Within the entries below, find the portion that opens with the line containing "- Count of nets" and closes with the line containing "- The worst register-to-register". Retype that portion exactly and only.

== Supplied data

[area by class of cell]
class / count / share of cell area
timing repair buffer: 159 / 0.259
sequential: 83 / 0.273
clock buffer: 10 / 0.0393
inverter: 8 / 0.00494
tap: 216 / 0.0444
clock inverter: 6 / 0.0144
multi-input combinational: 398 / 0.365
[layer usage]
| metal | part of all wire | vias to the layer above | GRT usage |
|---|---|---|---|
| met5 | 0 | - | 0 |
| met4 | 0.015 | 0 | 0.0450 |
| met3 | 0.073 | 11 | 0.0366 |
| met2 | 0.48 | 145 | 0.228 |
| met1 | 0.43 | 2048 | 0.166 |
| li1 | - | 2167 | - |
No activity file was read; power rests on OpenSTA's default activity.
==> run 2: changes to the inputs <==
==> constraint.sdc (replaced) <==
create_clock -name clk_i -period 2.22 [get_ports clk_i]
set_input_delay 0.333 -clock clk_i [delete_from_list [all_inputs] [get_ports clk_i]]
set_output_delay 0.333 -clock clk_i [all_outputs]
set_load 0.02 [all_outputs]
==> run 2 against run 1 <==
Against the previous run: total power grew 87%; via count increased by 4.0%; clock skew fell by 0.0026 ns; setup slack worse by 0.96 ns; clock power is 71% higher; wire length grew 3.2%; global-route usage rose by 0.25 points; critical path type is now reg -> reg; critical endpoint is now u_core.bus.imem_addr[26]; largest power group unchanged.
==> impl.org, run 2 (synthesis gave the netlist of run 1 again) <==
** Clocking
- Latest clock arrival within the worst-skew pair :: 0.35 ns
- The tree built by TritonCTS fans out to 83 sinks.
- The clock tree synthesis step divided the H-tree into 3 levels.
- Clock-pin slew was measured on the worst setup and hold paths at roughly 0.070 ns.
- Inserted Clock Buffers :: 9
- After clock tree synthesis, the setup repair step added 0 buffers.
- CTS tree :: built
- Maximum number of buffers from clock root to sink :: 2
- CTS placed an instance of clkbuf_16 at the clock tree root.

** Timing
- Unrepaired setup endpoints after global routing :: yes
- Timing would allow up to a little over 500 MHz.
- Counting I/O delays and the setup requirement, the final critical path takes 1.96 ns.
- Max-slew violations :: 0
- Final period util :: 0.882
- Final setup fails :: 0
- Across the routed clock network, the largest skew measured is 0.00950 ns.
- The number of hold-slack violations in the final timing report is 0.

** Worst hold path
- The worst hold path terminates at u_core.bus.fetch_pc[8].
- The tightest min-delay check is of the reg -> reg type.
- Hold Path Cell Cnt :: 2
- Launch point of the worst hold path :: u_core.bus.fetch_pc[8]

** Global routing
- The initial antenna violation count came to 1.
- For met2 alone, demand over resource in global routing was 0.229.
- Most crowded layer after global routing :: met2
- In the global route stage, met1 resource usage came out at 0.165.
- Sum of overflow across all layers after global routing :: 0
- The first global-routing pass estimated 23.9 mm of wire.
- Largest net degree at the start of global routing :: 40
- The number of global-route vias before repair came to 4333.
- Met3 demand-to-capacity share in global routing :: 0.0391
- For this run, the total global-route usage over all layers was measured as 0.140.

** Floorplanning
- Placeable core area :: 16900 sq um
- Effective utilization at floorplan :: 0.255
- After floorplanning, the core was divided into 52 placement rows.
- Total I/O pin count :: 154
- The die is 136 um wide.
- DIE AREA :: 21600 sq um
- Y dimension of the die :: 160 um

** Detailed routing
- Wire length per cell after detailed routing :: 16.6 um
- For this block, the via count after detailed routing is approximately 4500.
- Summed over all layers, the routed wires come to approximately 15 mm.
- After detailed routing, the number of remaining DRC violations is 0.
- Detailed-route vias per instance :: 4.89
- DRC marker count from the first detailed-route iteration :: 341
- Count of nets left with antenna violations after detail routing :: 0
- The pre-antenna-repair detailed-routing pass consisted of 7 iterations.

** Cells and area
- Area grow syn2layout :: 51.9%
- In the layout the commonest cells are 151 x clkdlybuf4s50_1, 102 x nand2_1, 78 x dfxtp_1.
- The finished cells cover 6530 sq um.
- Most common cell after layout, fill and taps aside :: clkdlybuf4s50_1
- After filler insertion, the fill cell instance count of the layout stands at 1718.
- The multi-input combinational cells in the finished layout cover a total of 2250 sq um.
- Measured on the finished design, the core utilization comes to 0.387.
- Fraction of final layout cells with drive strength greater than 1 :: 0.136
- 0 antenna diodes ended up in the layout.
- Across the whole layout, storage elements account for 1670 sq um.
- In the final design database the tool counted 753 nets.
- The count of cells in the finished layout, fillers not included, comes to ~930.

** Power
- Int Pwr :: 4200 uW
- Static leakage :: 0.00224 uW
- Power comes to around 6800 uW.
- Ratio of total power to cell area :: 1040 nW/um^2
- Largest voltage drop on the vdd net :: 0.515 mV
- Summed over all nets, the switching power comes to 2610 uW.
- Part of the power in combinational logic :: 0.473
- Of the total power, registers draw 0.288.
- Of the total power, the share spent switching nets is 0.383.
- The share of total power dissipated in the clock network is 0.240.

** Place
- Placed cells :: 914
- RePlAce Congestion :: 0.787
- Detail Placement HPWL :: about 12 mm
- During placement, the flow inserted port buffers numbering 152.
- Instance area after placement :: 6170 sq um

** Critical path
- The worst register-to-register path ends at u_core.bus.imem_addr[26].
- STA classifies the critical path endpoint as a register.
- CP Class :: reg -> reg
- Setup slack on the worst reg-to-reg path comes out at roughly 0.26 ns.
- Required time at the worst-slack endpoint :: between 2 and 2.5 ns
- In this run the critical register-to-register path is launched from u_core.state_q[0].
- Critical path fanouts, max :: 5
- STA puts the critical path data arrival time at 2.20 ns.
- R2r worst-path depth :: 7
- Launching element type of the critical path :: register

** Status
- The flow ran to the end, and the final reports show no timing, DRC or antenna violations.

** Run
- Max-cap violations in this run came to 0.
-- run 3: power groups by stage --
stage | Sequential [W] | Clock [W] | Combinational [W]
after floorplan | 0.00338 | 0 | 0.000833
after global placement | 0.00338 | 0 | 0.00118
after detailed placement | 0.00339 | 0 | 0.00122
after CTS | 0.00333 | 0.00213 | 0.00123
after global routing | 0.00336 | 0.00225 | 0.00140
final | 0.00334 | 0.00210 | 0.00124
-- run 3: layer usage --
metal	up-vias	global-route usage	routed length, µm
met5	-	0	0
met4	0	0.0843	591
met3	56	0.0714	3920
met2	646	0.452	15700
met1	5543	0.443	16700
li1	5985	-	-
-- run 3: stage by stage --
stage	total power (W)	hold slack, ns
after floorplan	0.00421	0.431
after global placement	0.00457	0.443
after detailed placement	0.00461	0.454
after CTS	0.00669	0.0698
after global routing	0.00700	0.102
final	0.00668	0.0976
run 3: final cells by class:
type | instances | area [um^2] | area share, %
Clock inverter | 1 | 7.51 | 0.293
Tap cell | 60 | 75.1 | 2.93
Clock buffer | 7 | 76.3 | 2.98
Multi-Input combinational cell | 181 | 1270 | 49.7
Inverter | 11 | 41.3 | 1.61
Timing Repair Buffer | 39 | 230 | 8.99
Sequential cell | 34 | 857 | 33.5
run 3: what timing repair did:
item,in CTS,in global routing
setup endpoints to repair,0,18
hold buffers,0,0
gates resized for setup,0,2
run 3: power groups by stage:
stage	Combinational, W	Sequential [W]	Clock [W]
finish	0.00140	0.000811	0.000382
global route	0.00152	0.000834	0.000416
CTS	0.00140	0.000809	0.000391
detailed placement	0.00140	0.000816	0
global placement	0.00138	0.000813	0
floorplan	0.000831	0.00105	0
==> src/rtl/mc14500_icu.sv <==
// MC14500B-style 1-bit industrial control unit: FETCH -> EXEC -> (WRITE) sequencer.
// Optional macro RTN_STACK_EN adds a one-entry return register used by JMP/RTN.
module mc14500_icu #(
    parameter int ADDR_W = 8,
    parameter int PC_W   = 8
) (
    input  logic              clock,
    input  logic              reset,
    input  logic              enable,
    output logic [PC_W-1:0]   pc,
    input  logic [ADDR_W+3:0] instr,
    output logic [ADDR_W-1:0] ram_address,
    output logic              ram_write,
    output logic              ram_data_in,
    input  logic              ram_data_out,
    output logic              rr,
    output logic              flag_o,
    output logic              flag_f,
    output logic              jmp,
    output logic              rtn
);

    typedef enum logic [1:0] {
        S_FETCH = 2'd0,
        S_EXEC  = 2'd1,
        S_WRITE = 2'd2
    } state_t;

    localparam logic [3:0] OP_NOPO = 4'h0, OP_LD  = 4'h1, OP_LDC = 4'h2, OP_AND  = 4'h3;
    localparam logic [3:0] OP_ANDC = 4'h4, OP_OR  = 4'h5, OP_ORC = 4'h6, OP_XNOR = 4'h7;
    localparam logic [3:0] OP_STO  = 4'h8, OP_STOC = 4'h9, OP_IEN = 4'hA, OP_OEN = 4'hB;
    localparam logic [3:0] OP_JMP  = 4'hC, OP_RTN = 4'hD, OP_SKZ = 4'hE, OP_NOPF = 4'hF;

    state_t            r_state;
    state_t            w_state_nxt;
    logic [3:0]        r_opcode;
    logic [PC_W-1:0]   r_pc;
    logic [ADDR_W-1:0] r_ram_address;
    logic              r_ram_write;
    logic              r_ram_data_in;
    logic              r_rr;
    logic              r_ien;
    logic              r_oen;
    logic              r_skip;
    logic              r_flag_o;
    logic              r_flag_f;
    logic              r_jmp;
    logic              r_rtn;
    logic              w_active;
    logic              w_d;
    logic              w_skip_nxt;
    logic [PC_W-1:0]   w_pc_inc;
    logic [PC_W-1:0]   w_pc_nxt;
`ifdef RTN_STACK_EN
    logic [PC_W-1:0]   r_ret;
`endif

    // A skipped instruction still advances pc but touches nothing else.
    assign w_active = (r_state == S_EXEC) && !r_skip;
    assign w_d      = ram_data_out & r_ien;
    assign w_pc_inc = r_pc + PC_W'(1);

    always_comb begin
        w_state_nxt = r_state;
        w_pc_nxt    = w_pc_inc;
        w_skip_nxt  = 1'b0;
        case (r_state)
            S_FETCH: if (enable) w_state_nxt = S_EXEC;
            S_EXEC: begin
                w_state_nxt = S_FETCH;
                if (w_active) begin
                    case (r_opcode)
                        OP_STO, OP_STOC: if (r_oen) w_state_nxt = S_WRITE;
                        OP_JMP:          w_pc_nxt = PC_W'(r_ram_address);
                        OP_RTN: begin
                            w_skip_nxt = 1'b1;
`ifdef RTN_STACK_EN
                            w_pc_nxt   = r_ret;
`endif
                        end
                        OP_SKZ:          w_skip_nxt = ~r_rr;
                        default:         ;
                    endcase
                end
            end
            S_WRITE: w_state_nxt = S_FETCH;
            default: w_state_nxt = S_FETCH;
        endcase
    end

    always_ff @(posedge clock or negedge reset) begin
        if (!reset) begin
            r_state       <= S_FETCH;
            r_opcode      <= OP_NOPO;
            r_pc          <= '0;
            r_ram_address <= '0;
            r_ram_write   <= 1'b0;
            r_ram_data_in <= 1'b0;
            r_rr          <= 1'b0;
            r_ien         <= 1'b0;
            r_oen         <= 1'b0;
            r_skip        <= 1'b0;
            r_flag_o      <= 1'b0;
            r_flag_f      <= 1'b0;
            r_jmp         <= 1'b0;
            r_rtn         <= 1'b0;
`ifdef RTN_STACK_EN
            r_ret         <= '0;
`endif
        end else begin
            r_state     <= w_state_nxt;
            r_ram_write <= (w_state_nxt == S_WRITE);
            r_flag_o    <= w_active && (r_opcode == OP_NOPO);
            r_flag_f    <= w_active && (r_opcode == OP_NOPF);
            r_jmp       <= w_active && (r_opcode == OP_JMP);
            r_rtn       <= w_active && (r_opcode == OP_RTN);
            if (r_state == S_FETCH && enable) begin
                r_opcode      <= instr[ADDR_W+3:ADDR_W];
                r_ram_address <= instr[ADDR_W-1:0];
            end
            if (r_state == S_EXEC) begin
                r_pc   <= w_pc_nxt;
                r_skip <= w_skip_nxt;
            end
            if (w_active) begin
                case (r_opcode)
                    OP_LD:   r_rr <= w_d;
                    OP_LDC:  r_rr <= ~w_d;
                    OP_AND:  r_rr <= r_rr & w_d;
                    OP_ANDC: r_rr <= r_rr & ~w_d;
                    OP_OR:   r_rr <= r_rr | w_d;
                    OP_ORC:  r_rr <= r_rr | ~w_d;
                    OP_XNOR: r_rr <= ~(r_rr ^ w_d);
                    OP_STO:  r_ram_data_in <= r_rr;
                    OP_STOC: r_ram_data_in <= ~r_rr;
                    OP_IEN:  r_ien <= ram_data_out;
                    OP_OEN:  r_oen <= ram_data_out;
`ifdef RTN_STACK_EN
                    OP_JMP:  r_ret <= w_pc_inc;
`endif
                    default: ;
                endcase
            end
        end
    end

    assign pc          = r_pc;
    assign ram_address = r_ram_address;
    assign ram_write   = r_ram_write;
    assign ram_data_in = r_ram_data_in;
    assign rr          = r_rr;
    assign flag_o      = r_flag_o;
    assign flag_f      = r_flag_f;
    assign jmp         = r_jmp;
    assign rtn         = r_rtn;

endmodule
<file path="src/rtl/fetch_queue.sv">
// rtl/fetch_queue.sv - instruction fetch stage with a first-word-fall-through {pc, instr} queue to decode
// Optional FETCH_REDIRECT_EN adds redirect_valid/redirect_pc (flush queue, reload PC).
module fetch_queue #(
    parameter int                  PC_WIDTH    = 12,
    parameter int                  INSTR_WIDTH = 32,
    parameter int                  QUEUE_DEPTH = 4,
    parameter logic [PC_WIDTH-1:0] RESET_PC    = '0,
    parameter int                  PC_STEP     = 4
) (
    input  logic                         clk,
    input  logic                         rst,
    output logic                         imem_req,
    output logic [PC_WIDTH-1:0]          imem_addr,
    input  logic [INSTR_WIDTH-1:0]       imem_rdata,
    output logic                         dec_valid,
    input  logic                         dec_ready,
    output logic [PC_WIDTH-1:0]          dec_pc,
    output logic [INSTR_WIDTH-1:0]       dec_instr,
    output logic [$clog2(QUEUE_DEPTH):0] occupancy
`ifdef FETCH_REDIRECT_EN
    ,
    input  logic                         redirect_valid,
    input  logic [PC_WIDTH-1:0]          redirect_pc
`endif
);

    localparam int PW = $clog2(QUEUE_DEPTH);
    localparam int CW = PW + 1;

    logic [PC_WIDTH-1:0]    pc;
    logic [PC_WIDTH-1:0]    pc_q;
    logic                   inflight;
    logic [PW-1:0]          rd_ptr;
    logic [PW-1:0]          wr_ptr;
    logic [CW-1:0]          count;
    logic [CW:0]            pending;
    logic                   flush;
    logic                   push;
    logic                   pop;

    logic [PC_WIDTH-1:0]    mem_pc    [QUEUE_DEPTH];
    logic [INSTR_WIDTH-1:0] mem_instr [QUEUE_DEPTH];

`ifdef FETCH_REDIRECT_EN
    assign flush = redirect_valid;
`else
    assign flush = 1'b0;
`endif

    // Credit counts entries held plus the one response still in flight;
    // a pop in the same cycle is deliberately not credited.
    assign pending  = {1'b0, count} + (CW+1)'(inflight);
    assign imem_req = !rst && !flush && (pending < (CW+1)'(QUEUE_DEPTH));
    assign imem_addr = pc;

    assign dec_valid = (count != '0);
    assign dec_pc    = mem_pc[rd_ptr];
    assign dec_instr = mem_instr[rd_ptr];
    assign occupancy = count;

    assign push = inflight && !flush;
    assign pop  = dec_valid && dec_ready && !flush;

    always_ff @(posedge clk) begin
        if (rst) begin
            pc       <= RESET_PC;
            pc_q     <= RESET_PC;
            inflight <= 1'b0;
            rd_ptr   <= '0;
            wr_ptr   <= '0;
            count    <= '0;
        end else if (flush) begin
`ifdef FETCH_REDIRECT_EN
            pc       <= redirect_pc;
`endif
            inflight <= 1'b0;
            rd_ptr   <= '0;
            wr_ptr   <= '0;
            count    <= '0;
        end else begin
            inflight <= imem_req;
            if (imem_req) begin
                pc   <= pc + PC_WIDTH'(PC_STEP);
                pc_q <= pc;
            end
            if (push) begin
                wr_ptr <= wr_ptr + PW'(1);
            end
            if (pop) begin
                rd_ptr <= rd_ptr + PW'(1);
            end
            case ({push, pop})
                2'b10:   count <= count + CW'(1);
                2'b01:   count <= count - CW'(1);
                default: count <= count;
            endcase
        end
    end

    // Storage needs no reset: count gates visibility of every entry.
    always_ff @(posedge clk) begin
        if (push && !rst) begin
            mem_pc[wr_ptr]    <= pc_q;
            mem_instr[wr_ptr] <= imem_rdata;
        end
    end

endmodule

</file>
## src/rtl/step_moto_seq.sv

```systemverilog
// step_moto_seq: stepper-motor move sequencer with phase table, step counting and abort.
// Optional coil release after a long idle period is enabled by defining STEP_HOLD_RELEASE_EN.
module step_moto_seq #(
    parameter int PER_W       = 32,
    parameter int CNT_W       = 16,
    parameter int POS_W       = 24,
    parameter int DEF_PERIOD  = 200000,
    parameter int HOLD_CYCLES = 5000000
) (
    input  logic                    clk,
    input  logic                    rst,
    input  logic                    start,
    input  logic                    dir,
    input  logic                    half_step,
    input  logic [CNT_W-1:0]        steps,
    input  logic [PER_W-1:0]        period,
    input  logic                    abort,
    output logic [3:0]              StepDrive,
    output logic                    busy,
    output logic                    done,
    output logic                    aborted,
    output logic signed [POS_W-1:0] pos
);
    typedef enum logic {IDLE, RUN} stateT;
    // Coil patterns for phases 7..0, packed so phase p sits at bits [4p+3:4p].
    localparam logic [31:0] PHASE_TBL = {4'b1001, 4'b1000, 4'b1100, 4'b0100,
                                         4'b0110, 4'b0010, 4'b0011, 4'b0001};
    stateT            state;
    logic [PER_W-1:0] tickCnt, perLat, startPer;
    logic [CNT_W-1:0] remaining;
    logic [2:0]       phase, nextPhase;
    logic [3:0]       nextDrive;
    logic             dirLat, halfLat, stepDue;
`ifdef STEP_HOLD_RELEASE_EN
    localparam int IDLE_W = $clog2(HOLD_CYCLES + 1);
    logic [IDLE_W-1:0] idleCnt;
`endif
    // Next phase/drive for the pending step, step-due strobe and the period to latch at start.
    always_comb begin
        nextPhase = dirLat ? phase + (halfLat ? 3'd1 : 3'd2) : phase - (halfLat ? 3'd1 : 3'd2);
        nextDrive = PHASE_TBL[{nextPhase, 2'b00} +: 4];
        stepDue   = tickCnt == perLat - 1'b1;
        startPer  = period == '0 ? PER_W'(DEF_PERIOD) : period == PER_W'(1) ? PER_W'(2) : period;
    end
    // Move FSM: latch a request in IDLE, emit steps at the latched period in RUN.
    always_ff @(posedge clk or negedge rst) begin
        if (!rst) begin
            state     <= IDLE;
            StepDrive <= '0;
            phase     <= '0;
            pos       <= '0;
            busy      <= 1'b0;
            done      <= 1'b0;
            aborted   <= 1'b0;
            tickCnt   <= '0;
            remaining <= '0;
            perLat    <= '0;
            dirLat    <= 1'b0;
            halfLat   <= 1'b0;
`ifdef STEP_HOLD_RELEASE_EN
            idleCnt   <= '0;
`endif
        end else begin
            done    <= 1'b0;
            aborted <= 1'b0;
            if (state == IDLE) begin
                if (start && steps != '0) begin
                    state     <= RUN;
                    busy      <= 1'b1;
                    dirLat    <= dir;
                    halfLat   <= half_step;
                    remaining <= steps;
                    perLat    <= startPer;
                    tickCnt   <= '0;
`ifdef STEP_HOLD_RELEASE_EN
                    idleCnt   <= '0;
`endif
                end else begin
                    done <= start;
`ifdef STEP_HOLD_RELEASE_EN
                    if (idleCnt != IDLE_W'(HOLD_CYCLES))
                        idleCnt <= idleCnt + 1'b1;
                    if (idleCnt == IDLE_W'(HOLD_CYCLES - 1))
                        StepDrive <= '0;
`endif
                end
            end else if (abort) begin
                state   <= IDLE;
                busy    <= 1'b0;
                aborted <= 1'b1;
            end else if (stepDue) begin
                tickCnt   <= '0;
                phase     <= nextPhase;
                StepDrive <= nextDrive;
                remaining <= remaining - 1'b1;
                pos       <= dirLat ? pos + 1'b1 : pos - 1'b1;
                if (remaining == CNT_W'(1)) begin
                    state <= IDLE;
                    busy  <= 1'b0;
                    done  <= 1'b1;
                end
            end else begin
                tickCnt <= tickCnt + 1'b1;
            end
        end
    end
endmodule

```
[src/rtl/lc3b_stage_fifo_pkg.sv]
// Shared LC-3b pipeline types: opcodes, control word, NOP constant and the
// stage-buffer entry layout (payload width stays a parameter of the FIFO).
package lc3b_stage_fifo_pkg;

   typedef logic [15:0] lc3b_word;

   typedef enum logic [3:0] {
      op_br  = 4'b0000,
      op_add = 4'b0001,
      op_ldb = 4'b0010,
      op_stb = 4'b0011,
      op_jsr = 4'b0100,
      op_and = 4'b0101,
      op_ldr = 4'b0110,
      op_str = 4'b0111,
      op_rti = 4'b1000,
      op_not = 4'b1001,
      op_ldi = 4'b1010,
      op_sti = 4'b1011,
      op_jmp = 4'b1100,
      op_shf = 4'b1101,
      op_lea = 4'b1110,
      op_trap = 4'b1111
   } lc3b_opcode;

   typedef struct packed {
      lc3b_opcode  opcode;
      logic        load_cc;
      logic        load_regfile;
      logic [1:0]  alumux_sel;
      logic [1:0]  regfilemux_sel;
      logic        marmux_sel;
      logic [1:0]  pcmux_sel;
      logic        mem_read;
      logic        mem_write;
   } lc3b_control_word;

   // A BR with no condition bits and no register/CC writes retires as a no-op.
   localparam lc3b_control_word LC3B_CW_NOP = '{
      opcode:         op_br,
      load_cc:        1'b0,
      load_regfile:   1'b0,
      alumux_sel:     2'b00,
      regfilemux_sel: 2'b00,
      marmux_sel:     1'b0,
      pcmux_sel:      2'b00,
      mem_read:       1'b0,
      mem_write:      1'b0
   };

   typedef struct packed {
      lc3b_control_word ctrl;
      lc3b_word         pc;
   } lc3b_stage_entry;

endpackage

====

** Answer box **
- Count of nets left with antenna violations after detail routing :: 0
- The pre-antenna-repair detailed-routing pass consisted of 7 iterations.

** Cells and area
- Area grow syn2layout :: 51.9%
- In the layout the commonest cells are 151 x clkdlybuf4s50_1, 102 x nand2_1, 78 x dfxtp_1.
- The finished cells cover 6530 sq um.
- Most common cell after layout, fill and taps aside :: clkdlybuf4s50_1
- After filler insertion, the fill cell instance count of the layout stands at 1718.
- The multi-input combinational cells in the finished layout cover a total of 2250 sq um.
- Measured on the finished design, the core utilization comes to 0.387.
- Fraction of final layout cells with drive strength greater than 1 :: 0.136
- 0 antenna diodes ended up in the layout.
- Across the whole layout, storage elements account for 1670 sq um.
- In the final design database the tool counted 753 nets.
- The count of cells in the finished layout, fillers not included, comes to ~930.

** Power
- Int Pwr :: 4200 uW
- Static leakage :: 0.00224 uW
- Power comes to around 6800 uW.
- Ratio of total power to cell area :: 1040 nW/um^2
- Largest voltage drop on the vdd net :: 0.515 mV
- Summed over all nets, the switching power comes to 2610 uW.
- Part of the power in combinational logic :: 0.473
- Of the total power, registers draw 0.288.
- Of the total power, the share spent switching nets is 0.383.
- The share of total power dissipated in the clock network is 0.240.

** Place
- Placed cells :: 914
- RePlAce Congestion :: 0.787
- Detail Placement HPWL :: about 12 mm
- During placement, the flow inserted port buffers numbering 152.
- Instance area after placement :: 6170 sq um

** Critical path
- The worst register-to-register path ends at u_core.bus.imem_addr[26].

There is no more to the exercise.